Gross has amassed millions of dollars of national funding, garnered international acclaim and made breakthrough discoveries. On top of that, he’s a genuinely nice guy with an insatiable curiosity whose joy in discovery is downright contagious.

Gross joined the McMicken College of Arts and Sciences in 2010 after finishing a post-doc in Genetics at Harvard Medical School. The Associate Professor was recently enthusiastically promoted and awarded tenure.

“There are simply not enough superlatives to describe this outstanding young scholar,” wrote George Uetz, Professor and Head of the Department of Biological Sciences in support of Gross’ Sigma Xi nomination. 

Nominator and Distinguished Research Professor Edna Kaneshiro noted, “Josh is already nationally and internationally known as an expert and authority in developmental biology and morphogenesis, genetics, ecology, evolution, gene expression and resulting phenotypes.”

In addition to his peer-reviewed and peer-praised research methods and discoveries, Gross extends opportunities to a wide range of students, according to Kaneshiro. “What makes Josh stand over and above most young investigators who focus on their research productivity is that he also devotes a great deal of his time and effort to his mentees,” she wrote.

As part of his Sigma Xi recognition, Gross will give a brief presentation about his work at the group’s Spring Mixer, Thursday, March 17, at 5 pm, in the Winkler Center on East Campus. Catered snacks, as well as beer and wine, provided. Click here to register.

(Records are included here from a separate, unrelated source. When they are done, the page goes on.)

`config.mk`:
```
export PLATFORM = sky130hd
export DESIGN_NAME = control_pipe_flat
export DESIGN_NICKNAME = d
export VERILOG_FILES = /design/src/rtl/control_pipe_pkg.sv /design/src/rtl/control_pipe_if.sv /design/src/rtl/control_pipe_hazard_unit.sv /design/src/rtl/control_pipe.sv /design/src/flat_wrapper.sv
export SDC_FILE = /design/constraint.sdc
export NUM_CORES = 1
export LEC_CHECK = 0
export CORE_MARGIN = 1
export CORE_UTILIZATION = 40
export CTS_CLUSTER_SIZE = 14
export DETAILED_ROUTE_END_ITERATION = 6
export PLACE_DENSITY = 0.81
export SKIP_CTS_REPAIR_TIMING = 1
export SLEW_MARGIN = 20
export SYNTH_ARGS = -nofsm -noshare
export SYNTH_HDL_FRONTEND = slang
export SYNTH_SLANG_ARGS = --single-unit
```
`constraint.sdc`:
```
create_clock -name clk -period 3.6 [get_ports clk]
set_input_delay 0.72 -clock clk [delete_from_list [all_inputs] [get_ports clk]]
set_output_delay 0.72 -clock clk [all_outputs]
set_load 0.05 [all_outputs]
```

Below is an excerpt of an upcoming feature story highlighting Gross’ sensory research at UC.

Sensing the unexpected

Three plastic fish tanks, smaller-than-shoebox-sized and with different color lids, sit on a plain white table in a sterile, windowless room. At first glance, they could pass for minimalist dorm room décor. But they are, in reality, critical components in Biological Sciences Assistant Professor Joshua Gross’ award-winning lab.

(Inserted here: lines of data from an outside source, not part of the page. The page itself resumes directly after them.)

$ cat src/rtl/dma_desc_scheduler.sv
// dma_desc_scheduler
// Arbitrates two transfer requesters round-robin and splits the granted transfer
// into block-mode descriptors that never cross a 2^MAX_LOG2 byte boundary. The block
// hands them to the DMA engine one at a time and sums the engine's completion
// byte counts. It reports the result to the owning requester, or aborts on request.
//
// Ports
//   clk, rst_n                 clock, asynchronous active-low reset
//   rN_req / rN_sys_addr /     requester N: request (held until rN_ack), system
//   rN_card_addr / rN_bcount   address, card address, total byte count
//   rN_ack / rN_done / rN_err  requester N pulses: accepted, finished, rejected/aborted
//   rN_status                  requester N final status, valid with rN_done, held after
//   abort_req                  pulse: abort the active transfer
//   desc_req / desc_ready      descriptor handshake with the engine
//   desc_ptr / desc_data       descriptor pointer (always 0) and block-mode descriptor
//   desc_abort / desc_abort_ack engine abort request and acknowledge
//   desc_done / desc_done_status completion level and status (bits [63:32] = bytes)
module dma_desc_scheduler #(
    parameter int unsigned MAX_LOG2 = 12
) (
    input  logic         clk,
    input  logic         rst_n,

    input  logic         r0_req,
    input  logic [63:0]  r0_sys_addr,
    input  logic [63:0]  r0_card_addr,
    input  logic [31:0]  r0_bcount,
    output logic         r0_ack,
    output logic         r0_done,
    output logic [159:0] r0_status,
    output logic         r0_err,

    input  logic         r1_req,
    input  logic [63:0]  r1_sys_addr,
    input  logic [63:0]  r1_card_addr,
    input  logic [31:0]  r1_bcount,
    output logic         r1_ack,
    output logic         r1_done,
    output logic [159:0] r1_status,
    output logic         r1_err,

    input  logic         abort_req,

    output logic         desc_req,
    input  logic         desc_ready,
    output logic [31:0]  desc_ptr,
    output logic [255:0] desc_data,
    output logic         desc_abort,
    input  logic         desc_abort_ack,
    input  logic         desc_done,
    input  logic [159:0] desc_done_status
);

    localparam int unsigned AW = 64;
    localparam int unsigned BW = 32;
    localparam int unsigned SW = 160;
    localparam int unsigned DW = 256;

    typedef enum logic [2:0] {
        S_IDLE,
        S_ISSUE,
        S_HOLD,
        S_COLLECT,
        S_RESP,
        S_ABORT
    } state_t;

    state_t         state;
    logic           prio;          // 0: r0 wins a tie, 1: r1 wins a tie
    logic           owner;         // requester that owns the active transfer
    logic [AW-1:0]  sys_addr;
    logic [AW-1:0]  card_addr;
    logic [BW-1:0]  remaining;
    logic [BW-1:0]  num_desc;
    logic [BW-1:0]  num_done;
    logic [BW-1:0]  done_bcount;
    logic [SW-65:0] status_hi;     // latched completion status [159:64]
    logic [31:0]    status_lo;     // latched completion status [31:0]
    logic           done_q;

    logic [BW-1:0]  page_left_c;
    logic [BW-1:0]  xfer_c;
    logic           first_c;
    logic           last_c;
    logic           done_rise_c;
    logic           active_c;
    logic [BW-1:0]  num_done_next_c;
    logic           gnt_c;
    logic           gnt_idx_c;
    logic [AW-1:0]  gnt_sys_c;
    logic [AW-1:0]  gnt_card_c;
    logic [BW-1:0]  gnt_bcount_c;
    logic [DW-1:0]  desc_word_c;

    assign desc_ptr = '0;

    // Descriptor sizing, completion edge detect and round-robin grant selection
    always_comb begin
        page_left_c     = BW'(64'd1 << MAX_LOG2) - BW'(sys_addr[MAX_LOG2-1:0]);
        xfer_c          = (remaining < page_left_c) ? remaining : page_left_c;
        first_c         = (num_desc == '0);
        last_c          = (xfer_c == remaining);
        desc_word_c     = {64'd0, card_addr, sys_addr, xfer_c, 20'd0,
                           last_c, first_c, 9'd0, last_c};
        done_rise_c     = desc_done & ~done_q;
        active_c        = (state == S_ISSUE) || (state == S_HOLD) || (state == S_COLLECT);
        num_done_next_c = num_done + BW'(done_rise_c);

        // While an ack is visible the requester has not yet dropped its request,
        // so a zero-length reject must not be granted twice.
        gnt_c           = (r0_req | r1_req) & ~(r0_ack | r1_ack);
        gnt_idx_c       = (r0_req && r1_req) ? prio : r1_req;
        gnt_sys_c       = gnt_idx_c ? r1_sys_addr  : r0_sys_addr;
        gnt_card_c      = gnt_idx_c ? r1_card_addr : r0_card_addr;
        gnt_bcount_c    = gnt_idx_c ? r1_bcount    : r0_bcount;
    end

    // Control FSM with registered outputs
    always_ff @(posedge clk or negedge rst_n) begin
        if (!rst_n) begin
            state       <= S_IDLE;
            prio        <= 1'b0;
            owner       <= 1'b0;
            sys_addr    <= '0;
            card_addr   <= '0;
            remaining   <= '0;
            num_desc    <= '0;
            num_done    <= '0;
            done_bcount <= '0;
            status_hi   <= '0;
            status_lo   <= '0;
            done_q      <= 1'b0;
            r0_ack      <= 1'b0;
            r0_done     <= 1'b0;
            r0_err      <= 1'b0;
            r0_status   <= '0;
            r1_ack      <= 1'b0;
            r1_done     <= 1'b0;
            r1_err      <= 1'b0;
            r1_status   <= '0;
            desc_req    <= 1'b0;
            desc_data   <= '0;
            desc_abort  <= 1'b0;
        end else begin
            r0_ack  <= 1'b0;
            r0_done <= 1'b0;
            r0_err  <= 1'b0;
            r1_ack  <= 1'b0;
            r1_done <= 1'b0;
            r1_err  <= 1'b0;
            done_q  <= desc_done;

            // Completions may overtake descriptor issue; count every rising edge
            if (active_c && done_rise_c) begin
                num_done    <= num_done_next_c;
                done_bcount <= done_bcount + desc_done_status[63:32];
                status_hi   <= desc_done_status[159:64];
                status_lo   <= desc_done_status[31:0];
            end

            unique case (state)
                S_IDLE: begin
                    if (gnt_c) begin
                        owner       <= gnt_idx_c;
                        prio        <= ~gnt_idx_c;
                        sys_addr    <= gnt_sys_c;
                        card_addr   <= gnt_card_c;
                        remaining   <= gnt_bcount_c;
                        num_desc    <= '0;
                        num_done    <= '0;
                        done_bcount <= '0;
                        if (gnt_idx_c) r1_ack <= 1'b1;
                        else           r0_ack <= 1'b1;
                        if (gnt_bcount_c == '0) begin
                            if (gnt_idx_c) r1_err <= 1'b1;
                            else           r0_err <= 1'b1;
                        end else begin
                            state <= S_ISSUE;
                        end
                    end
                end

                S_ISSUE: begin
                    if (abort_req) begin
                        desc_req   <= 1'b0;
                        desc_abort <= 1'b1;
                        state      <= S_ABORT;
                    end else if (desc_req && desc_ready) begin
                        desc_req  <= 1'b0;
                        sys_addr  <= sys_addr + AW'(xfer_c);
                        card_addr <= card_addr + AW'(xfer_c);
                        remaining <= remaining - xfer_c;
                        num_desc  <= num_desc + 32'd1;
                        state     <= S_HOLD;
                    end else if (!desc_req && !desc_ready) begin
                        // Only offer a descriptor while the engine reports not ready
                        desc_req  <= 1'b1;
                        desc_data <= desc_word_c;
                    end
                end

                S_HOLD: begin
                    if (abort_req) begin
                        desc_abort <= 1'b1;
                        state      <= S_ABORT;
                    end else begin
                        state <= (remaining != '0) ? S_ISSUE : S_COLLECT;
                    end
                end

                S_COLLECT: begin
                    if (abort_req) begin
                        desc_abort <= 1'b1;
                        state      <= S_ABORT;
                    end else if (num_done_next_c == num_desc) begin
                        state <= S_RESP;
                    end
                end

                S_RESP: begin
                    if (owner) begin
                        r1_done   <= 1'b1;
                        r1_status <= {status_hi, done_bcount, status_lo};
                    end else begin
                        r0_done   <= 1'b1;
                        r0_status <= {status_hi, done_bcount, status_lo};
                    end
                    state <= S_IDLE;
                end

                S_ABORT: begin
                    if (desc_abort_ack) begin
                        desc_abort <= 1'b0;
                        if (owner) r1_err <= 1'b1;
                        else       r0_err <= 1'b1;
                        state <= S_IDLE;
                    end
                end

                default: state <= S_IDLE;
            endcase
        end
    end

endmodule

$ cat config.mk
export PLATFORM = sky130hd
export DESIGN_NAME = dma_desc_scheduler
export DESIGN_NICKNAME = d
export VERILOG_FILES = /design/src/rtl/dma_desc_scheduler.sv
export SDC_FILE = /design/constraint.sdc
export NUM_CORES = 2
export LEC_CHECK = 0
export CAP_MARGIN = 10
export CELL_PAD_IN_SITES_DETAIL_PLACEMENT = 0
export CELL_PAD_IN_SITES_GLOBAL_PLACEMENT = 2
export CORE_AREA = 2 2 428 430
export CTS_CLUSTER_SIZE = 14
export DETAILED_ROUTE_END_ITERATION = 8
export DIE_AREA = 0 0 430 432
export PLACE_DENSITY = 0.76
export SETUP_SLACK_MARGIN = 0.2
export SLEW_MARGIN = 20
export SYNTH_ARGS = -nofsm -noshare
export SYNTH_HDL_FRONTEND = slang
export SYNTH_SLANG_ARGS = --single-unit
$ cat constraint.sdc
create_clock -name clk -period 6.5 [get_ports clk]
set_clock_uncertainty 0.2 [all_clocks]
set_input_delay 0.975 -clock clk [delete_from_list [all_inputs] [get_ports clk]]
set_output_delay 0.975 -clock clk [all_outputs]
set_load 0.05 [all_outputs]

One of the tanks holds surface-dwelling fish, another holds fish that thrive in total darkness. The third holds hybrids of the first two that have been bred by Gross and his sensory research team.

At first, Gross simply wanted to understand how these different types of fish adapted to survive in their different environments. How did the blind cavefish, creatures with no eyes and no pigment, sense where food was and how to get it? What genetic changes had happened to sharpen some of their senses and completely eliminate others?

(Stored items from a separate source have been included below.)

--- config.mk ---
export PLATFORM = sky130hd
export DESIGN_NAME = ram_fifo_ctrl
export DESIGN_NICKNAME = d
export VERILOG_FILES = /design/src/rtl/fifo_pkg.sv /design/src/rtl/ram_fifo_ctrl.sv
export SDC_FILE = /design/constraint.sdc
export NUM_CORES = 1
export LEC_CHECK = 0
export CAP_MARGIN = 10
export CORE_UTILIZATION = 39
export CTS_CLUSTER_DIAMETER = 100
export DETAILED_ROUTE_END_ITERATION = 6
export PLACE_DENSITY = 0.88
export SYNTH_ARGS = -nofsm -noshare
export SYNTH_HDL_FRONTEND = slang
export SYNTH_SLANG_ARGS = --single-unit
--- constraint.sdc ---
create_clock -name clk -period 7.9 [get_ports clk]
set_input_delay 1.975 -clock clk [delete_from_list [all_inputs] [get_ports clk]]
set_output_delay 1.975 -clock clk [all_outputs]
set_load 0.05 [all_outputs]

His questions garnered interest, and funding, from both the NIH and the NSF—more than $2 million worth over the next five years. Learning how species can adapt to and live successfully in new environments provides insights into how evolution happens, knowledge that could apply across species and over time.

Gross can illustrate part of the adaptation with a simple experiment. He drops a handful of thread-thin worms into the two fishes’ tanks. The sighted fish are skittish and approach the food with trepidation; they eat slowly and don’t consume very much. The blind fish, on the other hand, sprint toward the food; they eat more and they eat more quickly.

But what about that third tank of hybrid fish?

As Gross and his students studied the blind cavefish, they saw something unexpected. Some of the blind cavefishes’ faces were lopsided. And so were some, but not all, of their hybrid offspring in that third tank. They had uncovered another piece of a genetic puzzle, and this one had a more direct link to humans, another species with a documented history of “asymmetrical abnormalities.” 

What causes the abnormalities that seem so random? Gross is now working to find out. His team suspects that the sensors inside the fishes’ heads are actually helping shape bone development, so they are mapping the location of sensors and their relation to bone structure, looking for patterns that might lead to answers.